My dad used to regale me with tales of life during the time of the Spanish flu, which attacked the world for two years, beginning in 1918. For some reason, my Dad had a morbid fascination for the ways life on earth could possibly end. His guess was that the end would come through nuclear war between us and the Russians. Dad was so certain about that eventuality that he turned our basement into a bomb shelter. Bragged about the concrete walls being 3-feet thick. Told me that it was likely that we would have to defend our shelter. Might have to shoot those who tried to enter. Stockpiled bottled water and canned food, which he rotated to ensure it had not exceeded its expiration date. But the other most obvious way that Dad thought the world might end was a return of the Spanish flu.

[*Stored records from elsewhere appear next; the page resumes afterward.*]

Source: an optimization exercise on an open RTL-to-GDS flow (aim: small area). Production flows keep margins and buffers that such runs may drop. In this exercise RTL edits were held to simulation tests only and were not proved equivalent to the original. The clock port is modelled as an ideal driver; clocking choices that lean on that would not hold on a real chip. Power figures rest on the tool's default switching activity, not on a simulated workload.

==> inputs of run A <==
// interface_vga
module interface_vga (
	input wire        clk,
	input wire        reset_n,
	input wire [3:0]  KEY,
	output wire [7:0] red, green, blue,
	output wire       h_sync, v_sync,
	output wire       n_sync, n_blank
);
clock: 20.0 ns
lec_check: 0
cap_margin: 20
core_margin: 2
core_utilization: 40
slew_margin: 20
run.sh (not shown) runs the stock make flow with config.mk's settings and CLKGATE_MAP_FILE= SYNTH_SCRIPT=/design/flow/synth_recipe.tcl, a recipe that flattens the netlist after the stock synthesis.
==> run F: changes against run A <==
==> flow/flow/run.sh (new file) <==
#!/bin/bash
# Own layout flow: the standard flow, except that
#  - the combinational logic of the standard synthesis is mapped again for area with ABC
#    (flip-flops, adder cells and tie cells are kept as the standard synthesis made them),
#  - ports are buffered with sky130_fd_sc_hd__buf_1,
#  - the clock tree uses small clock buffers and no dummy loads.
# Every tool writes its full output to a log file in this folder.
set -euo pipefail
W=$PWD
F=$W/flow
P=${FLOW_PLATFORM:-sky130hd}
R=$W/orfs/results/$P/interface_vga/base
L=$W/orfs/logs/$P/interface_vga/base
LIB=$FLOW_HOME/platforms/$P/lib/sky130_fd_sc_hd__tt_025C_1v80.lib

bash standard.sh synth > $W/log_std_synth.txt 2>&1
cp $R/1_2_yosys.v $W/std_1_2_yosys.v

export REOPT_LIB=$LIB REOPT_IN=$W/std_1_2_yosys.v REOPT_TOP=${FLOW_TOP:-interface_vga}
export REOPT_DONTUSE="$(grep -o -- '-dont_use [^ ]*' $L/1_2_yosys.log | sort -u | tr '\n' ' ')"
export REOPT_SCRIPT=$F/area.script REOPT_STAT=$W/reopt_stat.txt REOPT_OUT=$W/reopt_1_2_yosys.v
if yosys -c $F/reopt.tcl > $W/log_reopt.txt 2>&1 &&
   python3 $F/check_regs.py $W/std_1_2_yosys.v $W/reopt_1_2_yosys.v > $W/log_check_regs.txt 2>&1; then
  cp $W/reopt_1_2_yosys.v $R/1_2_yosys.v
else
  echo "re-mapping failed or changed registers: keeping the standard synthesis" >> $W/log_check_regs.txt
fi
touch $R/1_2_yosys.v

export BUFFER_PORTS_ARGS="-buffer_cell sky130_fd_sc_hd__buf_1"
export CTS_ARGS="-sink_clustering_enable -repair_clock_nets -dont_use_dummy_load -buf_list sky130_fd_sc_hd__clkbuf_8"
bash standard.sh finish > $W/log_std_finish.txt 2>&1
==> flow/flow/area.script (new file) <==
strash
&get -n
&deepsyn -T 60
&put
dch
amap
topo
==> flow/flow/check_regs.py (new file) <==
#!/usr/bin/env python3
"""check_regs.py A.v B.v: exit 0 when both netlists hold the same flip-flops (instance name and
cell type) and the same adder and tie cells are not required to match."""
import re, sys
def regs(path):
    s = open(path).read()
    out = {}
    for t, n in re.findall(r'^\s*(sky130_fd_sc_hd__\w+)\s+(\S+(?: \S+)?)\s*\(', s, re.M):
        if re.search(r'__(df|ed|sdf|dl)', t):
            out[n.strip()] = t
    return out
a, b = regs(sys.argv[1]), regs(sys.argv[2])
if a != b or not a:
    print('register mismatch:', len(a), len(b), sorted(set(a.items()) ^ set(b.items()))[:10])
    sys.exit(1)
print('registers match:', len(a))
==> flow/flow/reopt.tcl (new file) <==
# Re-map the combinational logic of the standard synthesis for area.
# Registers, adder cells and tie cells stay as they are.
yosys -import
set lib $::env(REOPT_LIB)
read_liberty -ignore_miss_func $lib
# keep sequential cells, adder cells and tie cells as opaque cells
blackbox sky130_fd_sc_hd__df* sky130_fd_sc_hd__ed* sky130_fd_sc_hd__sdf* sky130_fd_sc_hd__dl* sky130_fd_sc_hd__fa_* sky130_fd_sc_hd__ha_* sky130_fd_sc_hd__conb_*
read_verilog $::env(REOPT_IN)
hierarchy -top $::env(REOPT_TOP)
flatten
opt_clean -purge
stat
abc -liberty $lib {*}$::env(REOPT_DONTUSE) -script $::env(REOPT_SCRIPT)
opt_clean -purge
hilomap -singleton -hicell sky130_fd_sc_hd__conb_1 HI -locell sky130_fd_sc_hd__conb_1 LO
insbuf -buf sky130_fd_sc_hd__buf_1 A X
splitnets
opt_clean -purge
tee -o $::env(REOPT_STAT) stat -liberty $lib
write_verilog -noattr -noexpr -nohex -nodec $::env(REOPT_OUT)
==> flow/standard.sh (new file) <==
#!/bin/bash
# synth_recipe.tcl (not shown) runs the flow's synth.tcl, then flattens the netlist and writes it again
# the make line also repeats each setting of config.mk as NAME=value (left out here)
make -C /OpenROAD-flow-scripts/flow DESIGN_CONFIG=/design/flow/config.mk WORK_HOME=/design/flow/orfs CLKGATE_MAP_FILE= SYNTH_SCRIPT=/design/flow/synth_recipe.tcl "${@:-finish}"
removed: flow/run.sh
==> summary of the runs <==
- Of run A and run F, run F has the higher worst setup slack (gap 570 ps).
- Between run F and run A, the lower cell count is in run F (gap 7.1%, measured against run A).
- Of run A and run F, run F has the higher global-route usage (gap 1.3 points).
- Between run F and run A, the lower first-iteration DRC count is in run F (gap about 50%, measured against run A).
- Between run A and run F, the lower routed wire length is in run F (gap 19%, measured against run F).
- Of run F and run A, run A has the higher die area (gap 18%, measured against run A).
- Of run A and run F, run A has the higher final area (gap about 20%, measured against run F).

He told me stories (in graphic detail) about the horrors of the Spanish flu. Bodies stacked up on sidewalks. Makeshift coffins. On-the-spot cremations. It didn’t take long to figure out that my father would have been only 1 year old when that pandemic arrived. I’m not sure what that says about Dad’s macabre fantasies except that he had the imagination of H.P. Lovecraft. What would Dad think of what’s happening today? Our lives now seemingly all about hand sanitizers and latex gloves. The daily proclamations by government officials that diminish the scope of our lives as the virus spreads. All of us forced to become germophobes. The creative ways we have adopted to greet folks without shaking hands. Our favorite distractions — new restaurants, sporting events, museums and concerts — have been taken from us. Our lives are under siege. Our civilization shockingly vulnerable. We’re getting a taste of what it’s like for the poor among us. Our existence filled with uncertainty.
Our conversations are limited to the latest update on the relentless progress of the virus. Our newest celebrity is Dr. Anthony Fauci. His whole being — his tone of calm authority, his careful choice of words, his serious demeanor — tells us that it will get worse before it gets better. But that IT will GET BETTER.
The virus has revealed — as if we didn’t know before — that our president is a blithering idiot and a conscious liar. As someone recently wrote, he is like the fictional mayor of Amity in JAWS. That buffoon who kept telling us that we could safely go into the water, even as the Great White shark devoured swimmers. Apparently blinded by Fox News, only four out of 10 Republicans believe the corona virus is “serious.” Trumpers still seem more concerned about Hillary’s emails.
Beyond what the NCAA Tournament brackets would’ve looked like, there are other reasons to wonder about what the ultimate impact of the virus will be. Consider Mayor Kenney’s recently proposed budget. I agree with all the needy projects the mayor wants to support in the next five years. Each one seems worthy. And the idea that all of it can be achieved without new taxes has obvious appeal. Until you examine the premise of the budget. Kenney bases his “no new taxes” pledge on the economy expanding. But the idea that the economy will expand at a time when it’s in free-fall because of the pandemic requires a willful suspension of disbelief. Economists warn that we are almost certainly facing a global recession, even the possibility of a depression. No economist can accurately forecast how long either would last. How can the mayor propose a budget that seems to completely ignore today’s economic realities? We support that plan at our own economic peril. And consider that this is a city administration that has reportedly added new employees and still not reduced overtime costs. Noble as those goals are, the virus should cause the mayor and City Council to rethink the proposed budget because of the current crisis. Maybe this is a time to strengthen our rainy day fund. It’s more than raining now. The impact of the coronavirus is the equivalent of a monsoon.
Times WILL get better. Most of us will survive to see our lives restored. And maybe we will appreciate the things we used to take for granted. Maybe we will even force government to act to improve the lives of the poorest among us.
I take my cue from my wife, “The Unsinkable Fran Cardella.” In the midst of the chaos around us, she winks at me on St. Patty’s Day and says, “Maybe we ought to plan that trip to Ireland when this is over.”